Unraveling the polyacetylene paradox: Reciprocal impacts of multitrophic interactions and chemical defense evolution in tall goldenrod (Solidago altissima)

Multitrophic interactions involving insect herbivores and microbially-mediated plant-soil feedbacks play pivotal roles in shaping plant communities. The community of herbivores and microbes interacting with a plant exert selective pressure on the plant traits mediating these ecological relationships. However, it is poorly understood how herbivores and microbial communities interact to jointly shape selection on plant phenotypes. We investigated how microbial plant-soil feedbacks and herbivory interact to shape root chemical defenses in tall goldenrod (Solidago altissima). Prior research has shown that herbivory exerts strong selection on competitive ability and root chemical defenses in tall goldenrod. Notably, release from natural herbivory was found to lead to strong positive selection on polyacetylene production in goldenrod roots. Polyacetylenes, a highly bioactive class of plant secondary metabolites, are thought to enhance goldenrod's competitive ability through allelopathic effects on neighboring plants.

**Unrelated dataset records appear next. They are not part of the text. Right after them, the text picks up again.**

### src/rtl/sm_fifo_pair_if.sv
// ---------------------------------------------------------------------------
// sm_fifo_pair_if
//   Bundles every data/handshake/status signal between one PIO state machine
//   FIFO pair and its two users: the CPU register block and the state machine.
//   Clock and reset are deliberately kept outside the bundle and travel as
//   plain ports on the FIFO module.
//
//   Signal summary (direction as seen by the FIFO, i.e. the slave modport):
//     join_tx, join_rx        in   storage join mode select
//     cpu_tx_we/cpu_tx_wdata  in   CPU push into TX
//     cpu_rx_re               in   CPU pop from RX
//     cpu_rx_rdata            out  RX head word (show-ahead)
//     sm_pull                 in   machine pop from TX
//     sm_tx_data              out  TX head word (show-ahead)
//     sm_push/sm_rx_data      in   machine push into RX
//     tx_empty/tx_full        out  TX status
//     rx_empty/rx_full        out  RX status
//     tx_level/rx_level       out  occupancy, $clog2(2*DEPTH)+1 bits
//     flags                   out  sticky {rxstall, txstall, rxunder, txover}
//     flag_clr                in   write-1-to-clear mask for flags
//
//   master: the side driving strobes (register block / machine / testbench)
//   slave : the FIFO pair itself
// ---------------------------------------------------------------------------
interface sm_fifo_pair_if #(
   parameter int DEPTH = 4,
   parameter int WIDTH = 32
);

   localparam int LW = $clog2(2 * DEPTH) + 1;

   logic             join_tx;
   logic             join_rx;
   logic             cpu_tx_we;
   logic [WIDTH-1:0] cpu_tx_wdata;
   logic             cpu_rx_re;
   logic [WIDTH-1:0] cpu_rx_rdata;
   logic             sm_pull;
   logic [WIDTH-1:0] sm_tx_data;
   logic             sm_push;
   logic [WIDTH-1:0] sm_rx_data;
   logic             tx_empty;
   logic             tx_full;
   logic             rx_empty;
   logic             rx_full;
   logic [LW-1:0]    tx_level;
   logic [LW-1:0]    rx_level;
   logic [3:0]       flags;
   logic [3:0]       flag_clr;

   // The user side drives strobes, data and configuration, and observes
   // the head words and status.
   modport master (
      output join_tx, join_rx,
      output cpu_tx_we, cpu_tx_wdata, cpu_rx_re,
      output sm_pull, sm_push, sm_rx_data,
      output flag_clr,
      input  cpu_rx_rdata, sm_tx_data,
      input  tx_empty, tx_full, rx_empty, rx_full,
      input  tx_level, rx_level, flags
   );

   // The FIFO pair consumes strobes and produces heads and status.
   modport slave (
      input  join_tx, join_rx,
      input  cpu_tx_we, cpu_tx_wdata, cpu_rx_re,
      input  sm_pull, sm_push, sm_rx_data,
      input  flag_clr,
      output cpu_rx_rdata, sm_tx_data,
      output tx_empty, tx_full, rx_empty, rx_full,
      output tx_level, rx_level, flags
   );

endinterface

### src/rtl/sm_fifo_pair.sv
// ---------------------------------------------------------------------------
// sm_fifo_pair
//   TX/RX FIFO pair for one PIO state machine.
//     TX: CPU pushes (cpu_tx_we), machine pops (sm_pull), head -> sm_tx_data.
//     RX: machine pushes (sm_push), CPU pops (cpu_rx_re), head -> cpu_rx_rdata.
//   Both directions share one 2*DEPTH x WIDTH storage array. Unjoined, TX owns
//   entries 0..DEPTH-1 and RX owns DEPTH..2*DEPTH-1. With join_tx (or join_rx)
//   the chosen direction owns all 2*DEPTH entries and the other is disabled;
//   with both joins set, both directions are disabled.
//
//   Ports:
//     clk    in  clock
//     reset  in  synchronous, active-high
//     bus    sm_fifo_pair_if.slave: strobes, data, status, levels, flags
//
//   Parameters:
//     DEPTH  entries per direction when unjoined (power of 2, >= 2)
//     WIDTH  data word width
// ---------------------------------------------------------------------------
module sm_fifo_pair #(
   parameter int DEPTH = 4,
   parameter int WIDTH = 32
) (
   input logic           clk,
   input logic           reset,
   sm_fifo_pair_if.slave bus
);

   localparam int AW = $clog2(2 * DEPTH);
   localparam int LW = AW + 1;

   localparam logic [LW-1:0] CAP_HALF  = LW'(DEPTH);
   localparam logic [LW-1:0] CAP_WHOLE = LW'(2 * DEPTH);
   localparam logic [LW-1:0] CAP_NONE  = '0;
   localparam logic [AW-1:0] RX_BASE   = AW'(DEPTH);

   // Storage shared by both directions; never reset.
   logic [WIDTH-1:0] mem_q [2*DEPTH];

   logic [AW-1:0] txWrPtr_q, txWrPtr_d;
   logic [AW-1:0] txRdPtr_q, txRdPtr_d;
   logic [AW-1:0] rxWrPtr_q, rxWrPtr_d;
   logic [AW-1:0] rxRdPtr_q, rxRdPtr_d;
   logic [LW-1:0] txLevel_q, txLevel_d;
   logic [LW-1:0] rxLevel_q, rxLevel_d;
   logic [3:0]    flags_q,   flags_d;
   logic [1:0]    joinPrev_q;

   logic [LW-1:0] txCap;
   logic [LW-1:0] rxCap;
   logic [AW-1:0] rxBase;
   logic [AW-1:0] rxWrAddr;
   logic [AW-1:0] rxRdAddr;
   logic          joinChanged;
   logic          txEmpty, txFull, rxEmpty, rxFull;
   logic          txPush, txPop, rxPush, rxPop;
   logic [3:0]    flagSet;

   // Advance a pointer within a ring of 'cap' entries. Wrapping at cap-1
   // rather than at the natural power-of-two boundary keeps the ring gap-free
   // whichever capacity the current join mode gives.
   function automatic logic [AW-1:0] nextPtr(input logic [AW-1:0] ptr,
                                             input logic [LW-1:0] cap);
      logic [AW-1:0] res;
      if ({1'b0, ptr} == (cap - LW'(1))) begin
         res = '0;
      end else begin
         res = ptr + AW'(1);
      end
      return res;
   endfunction

   // Capacity and RX placement for the current join mode. A joined direction
   // takes the whole array; the other gets zero capacity and is disabled.
   // Both joins together leave nothing enabled.
   always_comb begin
      txCap  = CAP_HALF;
      rxCap  = CAP_HALF;
      rxBase = RX_BASE;
      if (bus.join_tx || bus.join_rx) begin
         txCap = CAP_NONE;
         rxCap = CAP_NONE;
         if (bus.join_tx && !bus.join_rx) begin
            txCap = CAP_WHOLE;
         end
         if (bus.join_rx && !bus.join_tx) begin
            rxCap  = CAP_WHOLE;
            rxBase = '0;
         end
      end
   end

   // Status derived from the registered levels. A zero-capacity direction
   // reads as both empty and full so every strobe to it is rejected. The
   // '>=' on full also covers the single flush cycle after a mode change,
   // where an old level may exceed the new capacity.
   always_comb begin
      txEmpty = (txCap == CAP_NONE) || (txLevel_q == '0);
      txFull  = (txCap == CAP_NONE) || (txLevel_q >= txCap);
      rxEmpty = (rxCap == CAP_NONE) || (rxLevel_q == '0);
      rxFull  = (rxCap == CAP_NONE) || (rxLevel_q >= rxCap);
   end

   // Accept/reject decisions. Status is sampled at the start of the cycle,
   // so a push into a full FIFO loses to a simultaneous pop and a pop from an
   // empty FIFO loses to a simultaneous push, without any extra arbitration.
   // Every rejected strobe raises its sticky error flag.
   always_comb begin
      txPush  = bus.cpu_tx_we & ~txFull;
      txPop   = bus.sm_pull   & ~txEmpty;
      rxPush  = bus.sm_push   & ~rxFull;
      rxPop   = bus.cpu_rx_re & ~rxEmpty;
      flagSet = {bus.sm_push   & ~rxPush,
                 bus.sm_pull   & ~txPop,
                 bus.cpu_rx_re & ~rxPop,
                 bus.cpu_tx_we & ~txPush};
   end

   // A join-mode change is detected against last cycle's registered mode.
   // The flush it triggers discards both FIFOs because their storage layout
   // is no longer valid under the new mode.
   always_comb begin
      joinChanged = ({bus.join_tx, bus.join_rx} != joinPrev_q);
   end

   // Next-state for pointers, levels and flags. A new flag set wins over a
   // coincident clear so no error event can be lost.
   always_comb begin
      txWrPtr_d = txWrPtr_q;
      txRdPtr_d = txRdPtr_q;
      rxWrPtr_d = rxWrPtr_q;
      rxRdPtr_d = rxRdPtr_q;
      txLevel_d = txLevel_q;
      rxLevel_d = rxLevel_q;
      flags_d   = (flags_q & ~bus.flag_clr) | flagSet;

      if (txPush) begin
         txWrPtr_d = nextPtr(txWrPtr_q, txCap);
      end
      if (txPop) begin
         txRdPtr_d = nextPtr(txRdPtr_q, txCap);
      end
      if (rxPush) begin
         rxWrPtr_d = nextPtr(rxWrPtr_q, rxCap);
      end
      if (rxPop) begin
         rxRdPtr_d = nextPtr(rxRdPtr_q, rxCap);
      end

      case ({txPush, txPop})
         2'b10:   txLevel_d = txLevel_q + LW'(1);
         2'b01:   txLevel_d = txLevel_q - LW'(1);
         default: txLevel_d = txLevel_q;
      endcase
      case ({rxPush, rxPop})
         2'b10:   rxLevel_d = rxLevel_q + LW'(1);
         2'b01:   rxLevel_d = rxLevel_q - LW'(1);
         default: rxLevel_d = rxLevel_q;
      endcase

      if (joinChanged) begin
         txWrPtr_d = '0;
         txRdPtr_d = '0;
         rxWrPtr_d = '0;
         rxRdPtr_d = '0;
         txLevel_d = '0;
         rxLevel_d = '0;
      end
   end

   // State registers. The join-mode history is loaded from the live inputs
   // during reset so that leaving reset never looks like a mode change.
   always_ff @(posedge clk) begin
      if (reset) begin
         txWrPtr_q  <= '0;
         txRdPtr_q  <= '0;
         rxWrPtr_q  <= '0;
         rxRdPtr_q  <= '0;
         txLevel_q  <= '0;
         rxLevel_q  <= '0;
         flags_q    <= '0;
         joinPrev_q <= {bus.join_tx, bus.join_rx};
      end else begin
         txWrPtr_q  <= txWrPtr_d;
         txRdPtr_q  <= txRdPtr_d;
         rxWrPtr_q  <= rxWrPtr_d;
         rxRdPtr_q  <= rxRdPtr_d;
         txLevel_q  <= txLevel_d;
         rxLevel_q  <= rxLevel_d;
         flags_q    <= flags_d;
         joinPrev_q <= {bus.join_tx, bus.join_rx};
      end
   end

   // RX addresses are offset into the upper half unless RX owns the whole
   // array. TX always starts at entry 0, so its pointers are its addresses.
   always_comb begin
      rxWrAddr = rxBase + rxWrPtr_q;
      rxRdAddr = rxBase + rxRdPtr_q;
   end

   // Storage writes. In unjoined mode TX and RX live in disjoint halves, and
   // in joined mode only one direction can push, so the two writes never hit
   // the same entry. Writes are suppressed in reset so strobes there are inert.
   always_ff @(posedge clk) begin
      if (!reset) begin
         if (txPush) begin
            mem_q[txWrPtr_q] <= bus.cpu_tx_wdata;
         end
         if (rxPush) begin
            mem_q[rxWrAddr] <= bus.sm_rx_data;
         end
      end
   end

   // Show-ahead heads and status outputs. A disabled direction reports a
   // level of zero regardless of any stale internal count.
   always_comb begin
      bus.sm_tx_data   = mem_q[txRdPtr_q];
      bus.cpu_rx_rdata = mem_q[rxRdAddr];
      bus.tx_empty     = txEmpty;
      bus.tx_full      = txFull;
      bus.rx_empty     = rxEmpty;
      bus.rx_full      = rxFull;
      bus.tx_level     = (txCap == CAP_NONE) ? '0 : txLevel_q;
      bus.rx_level     = (rxCap == CAP_NONE) ? '0 : rxLevel_q;
      bus.flags        = flags_q;
   end

endmodule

Through a series of common garden experiments, we explored an alternative hypothesis that polyacetylenes may also increase plant fitness by beneficially influencing rhizosphere microbial communities. We found that the effects of polyacetylenes on plant performance are strongly dependent on the microbial context, suggesting that the performance-enhancing effects of polyacetylenes are microbially-mediated. These polyacetylene-mediated effects on the soil microbiome may, in turn, feedback to affect herbivore performance. Our findings suggest that herbivores and soil microbial communities may be strongly linked through selection on the same plant traits, enhancing our understanding of the complex interplay between plants, herbivores and soil microbial communities.